Friday, September 27, 2013

Finding Love in .... an Amazing Place

Dr. Charles Stanley is quoted as saying,"Our willingness to wait reveals the value we place on the object we're waiting for."


Being willing to wait isn't something Americans are accustomed to. We don't have to wait to get home to call someone, we have a cell phone. We don't have to know how to look things up in a dictionary or an encyclopedia, we use the internet. We don't have to wait for a meal to be cooked on the stove or in the oven, we have the microwave. We don't have to wait for things anymore. It has just become the normal way of life. Waiting isn't fun. It isn't easy to be still and wait for those things that are the deepest desires of you heart. Trust me I know. I have been there and experienced it. 

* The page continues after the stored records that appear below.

$ cat src/rtl/crc32_msg_sequencer_pkg.sv
// Shared types and constants for the crc32 message sequencer and its packer.
package crc_pkg;

    localparam int CRC_W = 32;
    localparam logic [CRC_W-1:0] CRC32_POLY_DEFAULT = 32'h04C11DB7;

    typedef enum logic [2:0] {
        IDLE    = 3'd0,
        FILL    = 3'd1,
        COMPUTE = 3'd2,
        CAPTURE = 3'd3,
        RESULT  = 3'd4
    } state_t;

endpackage

$ cat src/rtl/crc32_msg_sequencer_if.sv
// Byte-stream input, crc32 core link and result port of the message sequencer.
// Both s_* and m_* are valid/ready: a transfer happens on a rising clk edge where
// valid and ready are both high; valid never depends combinationally on ready.
interface crc32_msg_sequencer_if #(
    parameter int LEN_W = 16
);
    import crc_pkg::*;

    logic [7:0]       s_data_i;
    logic             s_valid_i;
    logic             s_last_i;
    logic             s_ready_o;
    logic [CRC_W-1:0] core_msg_o;
    logic             core_compute_o;
    logic [CRC_W-1:0] core_poly_o;
    logic [CRC_W-1:0] crc_i;
    logic [CRC_W-1:0] m_crc_o;
    logic [LEN_W-1:0] m_len_o;
    logic             m_valid_o;
    logic             m_ready_i;
    logic             busy_o;
    state_t           state_dbg;

    modport master (
        input  s_data_i, s_valid_i, s_last_i, crc_i, m_ready_i,
        output s_ready_o, core_msg_o, core_compute_o, core_poly_o,
               m_crc_o, m_len_o, m_valid_o, busy_o, state_dbg
    );

    modport slave (
        output s_data_i, s_valid_i, s_last_i, crc_i, m_ready_i,
        input  s_ready_o, core_msg_o, core_compute_o, core_poly_o,
               m_crc_o, m_len_o, m_valid_o, busy_o, state_dbg
    );

endinterface

$ cat src/rtl/crc32_msg_sequencer_packer.sv
// Packs accepted bytes big-endian into a 32-bit word; unfilled bytes stay zero.
module crc32_byte_packer
    import crc_pkg::*;
(
    input  logic             clk,
    input  logic             rst,
    input  logic             accept,
    input  logic [7:0]       data,
    input  logic             last,
    input  logic             clear,
    output logic [CRC_W-1:0] word,
    output logic             word_done
);

    logic [1:0]       idx_q;
    logic [CRC_W-1:0] word_q;

    always_ff @(posedge clk or posedge rst) begin
        if (rst) begin
            idx_q  <= 2'd0;
            word_q <= '0;
        end else if (clear) begin
            idx_q  <= 2'd0;
            word_q <= '0;
        end else if (accept) begin
            idx_q <= idx_q + 2'd1;
            case (idx_q)
                2'd0:    word_q[31:24] <= data;
                2'd1:    word_q[23:16] <= data;
                2'd2:    word_q[15:8]  <= data;
                default: word_q[7:0]   <= data;
            endcase
        end
    end

    // Word is complete when the fourth byte or the final byte of the message lands.
    assign word_done = accept && ((idx_q == 2'd3) || last);
    assign word      = word_q;

endmodule

$ cat src/rtl/crc32_msg_sequencer.sv
// Feeds packed message words to a crc32 core, chains the remainder across words
// and presents the final CRC with the message byte length.
module crc32_msg_sequencer
    import crc_pkg::*;
#(
    parameter int               CRC_CYCLES = 32,
    parameter logic [CRC_W-1:0] POLY       = CRC32_POLY_DEFAULT,
    parameter int               LEN_W      = 16
) (
    input  logic clk_i,
    input  logic rst_i,
    crc32_msg_sequencer_if.master bus
);

    localparam int CNT_W = (CRC_CYCLES > 1) ? $clog2(CRC_CYCLES) : 1;
    localparam logic [CNT_W-1:0] CNT_LOAD = CNT_W'(CRC_CYCLES - 1);

    state_t           state_q, state_d;
    logic [CNT_W-1:0] cnt_q;
    logic [CRC_W-1:0] run_crc_q;
    logic [LEN_W-1:0] len_q;
    logic             last_q;

    logic             in_fill;
    logic             accept;
    logic             word_done;
    logic [CRC_W-1:0] word;
    logic             res_hs;

    assign in_fill = (state_q == IDLE) || (state_q == FILL);
    assign accept  = bus.s_valid_i && in_fill && !rst_i;
    assign res_hs  = (state_q == RESULT) && bus.m_ready_i;

    crc32_byte_packer u_packer (
        .clk       (clk_i),
        .rst       (rst_i),
        .accept    (accept),
        .data      (bus.s_data_i),
        .last      (bus.s_last_i),
        .clear     (state_q == CAPTURE),
        .word      (word),
        .word_done (word_done)
    );

    always_ff @(posedge clk_i or posedge rst_i) begin
        if (rst_i) begin
            state_q <= IDLE;
        end else begin
            state_q <= state_d;
        end
    end

    always_comb begin
        state_d = state_q;
        case (state_q)
            IDLE: begin
                if (accept) begin
                    state_d = word_done ? COMPUTE : FILL;
                end
            end
            FILL: begin
                if (word_done) begin
                    state_d = COMPUTE;
                end
            end
            COMPUTE: begin
                if (cnt_q == '0) begin
                    state_d = CAPTURE;
                end
            end
            CAPTURE: begin
                state_d = last_q ? RESULT : FILL;
            end
            RESULT: begin
                if (bus.m_ready_i) begin
                    state_d = IDLE;
                end
            end
            default: state_d = IDLE;
        endcase
    end

    always_ff @(posedge clk_i or posedge rst_i) begin
        if (rst_i) begin
            cnt_q     <= '0;
            run_crc_q <= '0;
            len_q     <= '0;
            last_q    <= 1'b0;
        end else begin
            if (accept && (len_q != '1)) begin
                len_q <= len_q + 1'b1;
            end
            if (word_done) begin
                cnt_q  <= CNT_LOAD;
                last_q <= bus.s_last_i;
            end
            if ((state_q == COMPUTE) && (cnt_q != '0)) begin
                cnt_q <= cnt_q - 1'b1;
            end
            // Core result is valid in the cycle right after compute drops.
            if (state_q == CAPTURE) begin
                run_crc_q <= bus.crc_i;
            end
            if (res_hs) begin
                run_crc_q <= '0;
                len_q     <= '0;
                last_q    <= 1'b0;
            end
        end
    end

    always_comb begin
        bus.s_ready_o      = in_fill && !rst_i;
        bus.core_compute_o = 1'b0;
        bus.core_msg_o     = '0;
        bus.m_valid_o      = 1'b0;
        bus.m_crc_o        = '0;
        bus.m_len_o        = '0;
        bus.busy_o         = (state_q != IDLE);
        if (state_q == COMPUTE) begin
            bus.core_compute_o = 1'b1;
            bus.core_msg_o     = word ^ run_crc_q;
        end
        if (state_q == RESULT) begin
            bus.m_valid_o = 1'b1;
            bus.m_crc_o   = run_crc_q;
            bus.m_len_o   = len_q;
        end
    end

    assign bus.core_poly_o = POLY;
    assign bus.state_dbg   = state_q;

endmodule

$ cat src/flat_wrapper.sv
// flat-port wrapper written by rule: the top's interface ports become plain ports
module crc32_msg_sequencer_flat import crc_pkg::*;
#(
    parameter int               CRC_CYCLES = 32,
    parameter logic [CRC_W-1:0] POLY       = CRC32_POLY_DEFAULT,
    parameter int               LEN_W      = 16
)
  (clk_i, rst_i, bus_s_data_i, bus_s_valid_i, bus_s_last_i, bus_crc_i, bus_m_ready_i, bus_s_ready_o, bus_core_msg_o, bus_core_compute_o, bus_core_poly_o, bus_m_crc_o, bus_m_len_o, bus_m_valid_o, bus_busy_o, bus_state_dbg);
  crc32_msg_sequencer_if #(.LEN_W(LEN_W)) bus_i ();
  input  logic clk_i;
  input  logic rst_i;
  input wire logic [$bits(bus_i.s_data_i)-1:0] bus_s_data_i;
  input wire logic [$bits(bus_i.s_valid_i)-1:0] bus_s_valid_i;
  input wire logic [$bits(bus_i.s_last_i)-1:0] bus_s_last_i;
  input wire logic [$bits(bus_i.crc_i)-1:0] bus_crc_i;
  input wire logic [$bits(bus_i.m_ready_i)-1:0] bus_m_ready_i;
  output wire logic [$bits(bus_i.s_ready_o)-1:0] bus_s_ready_o;
  output wire logic [$bits(bus_i.core_msg_o)-1:0] bus_core_msg_o;
  output wire logic [$bits(bus_i.core_compute_o)-1:0] bus_core_compute_o;
  output wire logic [$bits(bus_i.core_poly_o)-1:0] bus_core_poly_o;
  output wire logic [$bits(bus_i.m_crc_o)-1:0] bus_m_crc_o;
  output wire logic [$bits(bus_i.m_len_o)-1:0] bus_m_len_o;
  output wire logic [$bits(bus_i.m_valid_o)-1:0] bus_m_valid_o;
  output wire logic [$bits(bus_i.busy_o)-1:0] bus_busy_o;
  output wire logic [$bits(bus_i.state_dbg)-1:0] bus_state_dbg;
  assign bus_i.s_data_i = bus_s_data_i;
  assign bus_i.s_valid_i = bus_s_valid_i;
  assign bus_i.s_last_i = bus_s_last_i;
  assign bus_i.crc_i = bus_crc_i;
  assign bus_i.m_ready_i = bus_m_ready_i;
  assign bus_s_ready_o = bus_i.s_ready_o;
  assign bus_core_msg_o = bus_i.core_msg_o;
  assign bus_core_compute_o = bus_i.core_compute_o;
  assign bus_core_poly_o = bus_i.core_poly_o;
  assign bus_m_crc_o = bus_i.m_crc_o;
  assign bus_m_len_o = bus_i.m_len_o;
  assign bus_m_valid_o = bus_i.m_valid_o;
  assign bus_busy_o = bus_i.busy_o;
  assign bus_state_dbg = bus_i.state_dbg;
  crc32_msg_sequencer #(.CRC_CYCLES(CRC_CYCLES), .POLY(POLY), .LEN_W(LEN_W)) u_core (.clk_i(clk_i), .rst_i(rst_i), .bus(bus_i));
endmodule
$ cat config.mk
export PLATFORM = sky130hd
export DESIGN_NAME = crc32_msg_sequencer_flat
export DESIGN_NICKNAME = d
export VERILOG_FILES = /design/src/rtl/crc32_msg_sequencer_pkg.sv /design/src/rtl/crc32_msg_sequencer_if.sv /design/src/rtl/crc32_msg_sequencer_packer.sv /design/src/rtl/crc32_msg_sequencer.sv /design/src/flat_wrapper.sv
export SDC_FILE = /design/constraint.sdc
export NUM_CORES = 1
export LEC_CHECK = 0
export CAP_MARGIN = 10
export CORE_MARGIN = 1.5
export CORE_UTILIZATION = 25
export CTS_CLUSTER_SIZE = 14
export DETAILED_ROUTE_END_ITERATION = 16
export GPL_TIMING_DRIVEN = 1
export PLACE_DENSITY = 0.57
export RECOVER_POWER = 25
export SLEW_MARGIN = 20
export SYNTH_ARGS = -nofsm -noshare
export SYNTH_HDL_FRONTEND = slang
export SYNTH_SLANG_ARGS = --single-unit
$ cat constraint.sdc
create_clock -name clk_i -period 3.6 [get_ports clk_i]
set_input_delay 0.54 -clock clk_i [delete_from_list [all_inputs] [get_ports clk_i]]
set_output_delay 0.54 -clock clk_i [all_outputs]
set_load 0.01 [all_outputs]
==> results of run 1 <==
## worst max path at each step
stage / end / from
after floorplan: u_core.bus.state_dbg[0] / rst_i
after global placement: u_core.len_q[9] / rst_i
after detailed placement: u_core.len_q[9] / rst_i
after CTS: bus_core_msg_o[29] / u_core.bus.state_dbg[1]
after global routing: bus_core_msg_o[29] / u_core.bus.state_dbg[1]
final: bus_core_msg_o[26] / u_core.bus.state_dbg[1]
## sequential cells by signal (all words and copies together), names as in the netlist
signal / flops
u_core.cnt_q: 5
u_core.run_crc_q: 32
u_core.last_q: 1
u_core.len_q: 16
u_core.u_packer.word: 32
u_core.bus.state_dbg: 3
u_core.u_packer.idx_q: 2
## per-stage QoR
stage | setup slack (ns) | util
2_1_floorplan | 0.6346 | -
3_3_place_gp | 0.7924 | 0.3248
3_5_place_dp | 0.7896 | 0.3248
4_1_cts | 0.4092 | 0.3406
5_1_grt | 0.2345 | 0.3404
6_report | 0.4429 | 0.3404
## cell type report
type                    instances  share of cell area
clock buffers                  12             0.03590
inverters                      11            0.006195
well taps                     270             0.04920
clock inverters                 4             0.01075
multi-input cells             472              0.3663
repair buffers                140              0.2001
flip-flops and latches         91              0.3316
## power breakdown
part	switching, mW	total [mW]	internal [mW]
registers	0.420	1.85	1.43
clock network	0.413	1.04	0.629
logic	0.870	1.70	0.826
## cell usage after synthesis (4+ instances only)
cell type	n	area, sq um
buf_4	32	240.2
buf_1	6	22.52
nand2_1	116	435.4
inv_1	11	41.29
clkbuf_1	30	112.6
nor2_1	44	165.2
o21ai_0	10	50.05
o31ai_1	4	30.03
xnor2_1	32	280.3
a21oi_1	78	390.4
and2_1	48	300.3
nor3_1	14	70.07
nand3_1	39	195.2
dfrtp_1	91	2277
ha_1	6	75.07
nor4_1	4	25.02
## cell families (layout without fill, tap and decap cells)
family / after synthesis / in the layout / share of synthesized area
AOI/OAI and AO/OA: 108 / 108 / 0.1163
other: 2 / 32 / 0.001469
and+or+nand+nor: 291 / 291 / 0.2734
xor gates and xnor gates: 32 / 32 / 0.05482
DFF: 91 / 91 / 0.4454
adders and majority gates: 6 / 6 / 0.01468
buffers and inverters: 82 / 167 / 0.08811
muxes: 3 / 3 / 0.005874
## worst register-to-register path: cells and delay by family (launching register included)
| family | cells | cell delay, ns |
|---|---|---|
| simple gates | 2 | 1.07 |
| buf+inv | 2 | 0.59 |
| flops | 1 | 0.58 |
| compound gates | 1 | 0.05 |
## layer usage
layer	global-route usage	vias up	part of all wire
li1	-	2206	-
met1	0.1974	2147	0.48
met2	0.2326	119	0.47
met3	0.03229	11	0.042
met4	0.04040	0	0.012
met5	0	-	0
==> run metrics, run 1 <==
area post-placement 0.006550 sq mm; nets 776; Chip Width 146 um; status finished, violations left; DP Cell Count 984; hold path startpoint u_core.cnt_q[0]; commonest non-fill, non-tap cell in the layout clkdlybuf4s50_1; number of H-tree levels 3; Tot Pwr 4.584 mW; Top Ports 164; register area share after synthesis 0.4454; fmax 316.8 MHz; critical path's largest stage delay 0.83 ns; largest net degree at the start of global routing 56; setup_tns 0 ns; CTS tree yes; static leakage power 2.728 nW; Initial DRC Count 271; dpl hpwl 10,470 um; drc violations 0; Final Max Slew Viols 1; routed wire length 15,270 um; CP max FO 38; Rel. slew slack -0.002575; WHS Endpoint u_core.cnt_q[0]; failing checks max-capacitance violations, max-slew violations; required time worst endpoint 3.06 ns; Worst R2R Setup Slack 1.19 ns; worst-skew pair later-pin latency 0.35 ns; critical path type reg2out; DRT Pass-1 Iters 4; remaining antenna violation count 0; Least-Margin Pin Slew 1.496 ns; Core Footprint 0.02017 sq mm; final hold violation count 0; clk buf depth 2; R2R cell count 5; commonest non-fill, non-tap cells in the layout clkdlybuf4s50_1 (130), nand2_1 (116), dfrtp_1 (91); crit path time final 3.157 ns; Avg Cell Area, Syn 8.313 sq um; design area 0.006867 sq mm; startpoint types register; RSZ-0062 raised after global routing no; Distinct cells, synth 46; Syn Inst Count 615; post-CTS setup buffer count 0; Non-Filler Instances 1,000; CP Cell Sequence or3b_2, nor2_1, clkdlybuf4s50_1; Top Family by Delay on Critical Path simple AND/OR/NAND/NOR gates; Worst EP arrival 2.62 ns; Hold Path Depth 1; Clock Skews 0.01101 ns; Synth-to-Final Area Change 34.31%; Tightest Hold Check Type reg2reg; grt ovf 0; port buffer count 131; share of layout cells above drive strength 1 0.04521; Multi-input gate area 0.002515 sq mm; Clk pin slew, worst setup/hold paths 0.07 ns; minimum hold slack 0.5070 ns; max cap viols 1; GRT Total Usage 0.1452; synthesized area 0.005112 sq mm; row count 52; register area 0.002277 sq mm; vias in the first global route 4,245; Final Cycle Share 0.8770; Root Buffer clkbuf_16; initial antenna violation count 0; vias per cell 4.483; Slowest cell on crit path or3b_2; diode count 0; via count 4,483; asr flop ratio synth 1.000; Die ar. 0.02132 sq mm; CP Depth 3; first-pass GRT wire length 24,010 um; number of synthesized register bits 91; Max VDD drop 0.0002694 V; cts hold-fix bufs 0; CTS Buf Count 9; final setup fails 0; R2R Path End u_core.run_crc_q[25]; Die H 146 um; Worst setup EP type output port; Buf+Inv Stages, Crit Path 1; Pwr per Cell Area 667.6 mW/mm^2; gpl congestion 0.7861; DR WL/cell 15.27 um; Main synth FF type dfrtp_1; worst r2r src u_core.bus.state_dbg[2]; Fillers 2,165; YS warnings 0; post-cts resize count 0; clock sink total 91; number of synthesized flops with an enable pin 0; Initial Util 0.2535
Power figures use the tool's default switching activity.
==> inputs of run 2 (changes only) <==
--- a/config.mk
+++ b/config.mk
@@ -9,4 +9,5 @@
 export CORE_MARGIN = 1.5
 export CORE_UTILIZATION = 25
+export CTS_CLUSTER_DIAMETER = 150
 export CTS_CLUSTER_SIZE = 14
 export DETAILED_ROUTE_END_ITERATION = 16
==> constraint.sdc (replaced) <==
create_clock -name clk_i -period 3.6 [get_ports clk_i]
set_input_delay 0.54 -clock clk_i [delete_from_list [all_inputs] [get_ports clk_i]]
set_output_delay 0.54 -clock clk_i [all_outputs]
set_load 0.005 [all_outputs]
==> run metrics, run 2 (synthesis results as in run 1) <==
Sw Pwr 1.658 mW (-2.7%); final setup fails 0 (unchanged); CTS Buf Count 9 (unchanged); Worst setup EP type output port; RSZ-0062 raised after global routing no; post-CTS setup buffer count 0 (unchanged); Top Ports 164 (unchanged); DR WL/cell 15.29 um (+0.15%); Clk pin slew, worst setup/hold paths 0.07 ns (about the same); Clock Skews 0.008215 ns (-0.002792 ns); Initial Util 0.2535 (unchanged); CP max FO 38 (unchanged); grt ovf 0 (unchanged); Setup WS post-layout 0.4670 ns (+0.02410 ns); pre-CTS setup slack 0.7952 ns (+0.005569 ns); final core utilization 0.3393 (-0.001179); clk buf depth 2 (unchanged); DP Cell Count 985 (+0.10%); hold path startpoint u_core.cnt_q[0]; nets 777 (+0.13%); Chip Width 146 um (unchanged); worst r2r src u_core.bus.state_dbg[2]; drc violations 0 (unchanged); Rel. slew slack -0.1313 (-0.1287); Crit. Startpoint u_core.bus.state_dbg[1]; startpoint types register; vias in the first global route 4,331 (+2.0%); Least-Margin Pin Slew 1.697 ns (+0.2013 ns); Final Cycle Share 0.8703 (-0.006696); minimum hold slack 0.5112 ns (+0.004214 ns); setup_tns 0 ns (unchanged); part of the power in registers 0.420 (+0.017); Tot Pwr 4.400 mW (-4.0%); area post-placement 0.006570 sq mm (+0.31%); commonest non-fill, non-tap cells in the layout clkdlybuf4s50_1 (130), nand2_1 (116), dfrtp_1 (91); cts hold-fix bufs 0 (unchanged); CTS tree yes; remaining antenna violation count 0 (unchanged); first-pass GRT wire length 24,070 um (+0.23%); clock share of power 0.205 (-0.022); commonest non-fill, non-tap cell in the layout clkdlybuf4s50_1; via count 4,470 (-0.29%); DRT Pass-1 Iters 4 (unchanged); Final Max Slew Viols 62 (+61); gpl congestion 0.7665 (-2.5%); post-cts resize count 0 (unchanged); row count 52 (unchanged); Max VDD drop 0.0002733 V (+1.4%); max cap viols 2 (+1); critical path type reg2out; worst-skew pair later-pin latency 0.34 ns (about the same); Tightest Hold Check Type reg2reg; required time worst endpoint 3.06 ns (about the same); Die ar. 0.02132 sq mm (unchanged); fmax 319.2 MHz (+0.77%); number of H-tree levels 3 (unchanged); Synth-to-Final Area Change 33.85%; Core Footprint 0.02017 sq mm (unchanged); largest net degree at the start of global routing 44 (-21%); port buffer count 131 (unchanged); final hold violation count 0 (unchanged); switching power share of the total 0.3768 (+0.005190); static leakage power 2.711 nW (-0.63%); Non-Filler Instances 1,001 (+0.10%); clock sink total 91 (unchanged); failing checks max-capacitance violations, max-slew violations; vias per cell 4.466 (-0.39%); Worst EP arrival 2.59 ns (-0.03 ns); Root Buffer clkbuf_16; diode count 0 (unchanged); dpl hpwl 10,680 um (+2.0%); share of layout cells above drive strength 1 0.04651 (+0.001306); initial antenna violation count 0 (unchanged); GRT Total Usage 0.1457 (+0.0004771); combinational power share 0.375 (+0.005); Pwr per Cell Area 643.1 mW/mm^2 (-3.7%); Initial DRC Count 215 (-21%); Die H 146 um (unchanged); crit path time final 3.133 ns (-0.02411 ns); design area 0.006843 sq mm (-0.35%); status finished, violations left; routed wire length 15,310 um (+0.25%); Power Internal 2.742 mW (-4.8%)
## run 2: cell count changes in the layout (fill, tap and decap cells not counted)
cell,previous run,this run
and3b_4,1,0
and3b_2,0,1
inv_4,0,1
buf_12,0,1
bufinv_16,2,0
clkinvlp_4,0,3
clkinvlp_2,1,0
clkbuf_2,2,0
clkinv_2,1,2
## run 2: worst paths after layout
kind | end | slack [ns] | cells after the start
setup / recovery | bus_core_msg_o[30] | 0.47 | 3
hold / removal | u_core.cnt_q[0] | 0.51 | 1
setup reg to reg | u_core.run_crc_q[16] | 1.20 | 5
hold reg to reg | u_core.cnt_q[0] | 0.51 | 1
max in group asynchronous | u_core.cnt_q[4] | 0.84 | 3
min in group asynchronous | u_core.bus.state_dbg[2] | 0.80 | 2
## run 2: per-layer routing
layer	global-route usage	wire length (um)	vias up
met5	0	0	-
met4	0.04646	264	0
met3	0.02947	684	15
met2	0.2319	7077	119
met1	0.1986	7283	2127
li1	-	-	2209
## run 2: layout make-up
class / instances / area [sq um]
Timing Repair Buffer: 141 / 1391
Inverter: 11 / 43.79
Fill cell: 2141 / 13330
Clock inverter: 6 / 41.29
Multi-Input combinational cell: 472 / 2512
Tap cell: 270 / 337.8
Clock buffer: 10 / 239.0
Sequential cell: 91 / 2277
## run 2: power by group through the flow
stage / combinational (mW) / clock [mW] / sequential [mW]
final: 1.65 / 0.902 / 1.85
after global routing: 1.86 / 0.980 / 1.92
after CTS: 1.68 / 0.940 / 1.85
after detailed placement: 1.67 / 0 / 1.87
after global placement: 1.65 / 0 / 1.86
after floorplan: 1.16 / 0 / 1.72
## run 2: critical path: stages, from the launching register on
cell             delay [ns]
dfrtp_1                0.58
or3b_2                 0.83
nor2_1                 0.25
clkdlybuf4s50_1        0.54
==> inputs of run 3 (changes only) <==
GPL_ROUTABILITY_DRIVEN = 0   (was unset)
==> results of run 3 <==
Final layout, timing and power as in run 2 (identical DEF).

Rushing through things is part of my norm I suppose. I am so used to having to rush from thing to thing from being so overly-scheduled. I am used to being busy from the time I get up to the time I lay back down at night. So for me this season of waiting has been particularly difficult. Even more so when it, at times, felt like I was completely alone in this whole waiting game. I know I wasn't really alone, but when you are the only single person in your group of friends, it has a tendency to make you feel that way. I knew that what I was waiting for was out there somewhere, but it seemed like just as I was getting close enough to reach out and grab onto it, it would suddenly become farther and farther away. That is until, I obeyed the call to come to Africa in July. 

Three months ago when I left America, I honestly had no idea how this trip was going to turn out. I got onto a plane and knew that once I landed I was going to stay until the end of August. I knew that I was going to meet a man that other people had told me was perfect for me. What I didn't know is that I was going to lose my heart in the process. I didn't really know that I was going to find once I landed in Kenya, but I knew that somewhere in the middle of all of this hopelessness, there was going to be something amazing waiting for me. Did I know that I would be coming home with an engagement ring and a promise of becoming Mrs. Jim Cooper shortly after I got home? Nope not at all what was on my agenda for this trip. It was on God's agenda. It is all falling into place just as He wants it to. 

The thing that still amazes me is that I can remember being about 12 years old at camp one summer and clearly hearing the voice of God telling me that I was going to be a missionary one day with my husband. I can also remember laughing and saying "No thanks, I like it in America just fine. Pick someone else." I dismissed it. I pushed it to the side and went on ahead with my own thoughts and dreams and plans. Now I am sitting here wondering, what if I had said yes to begin with. What would have happened then? Would Jim and I have met sooner, been together longer? I don't have an answer for those questions.

What I do know at this time is that God is taking things that were broken and messed up and turning them into something beautiful and usable for His purposes. Coming to Africa was the best decision of my life. In the midst of brokenness, hopelessness, and sadness, I have found love. More love than I can comprehend most days. I am learning more about love that I thought possible. 

My encouragement to you from Kenya for today, consider the things that you are waiting for and what value you place on them. If it is something you really, really value, you'll be willing to wait. And trust me on this one, waiting on God to bring you just the right thing at just the right time is ALWAYS worth it. What God brings to you will be by far better than anything you could wish or hope for and will most likely be more than what you could imagine!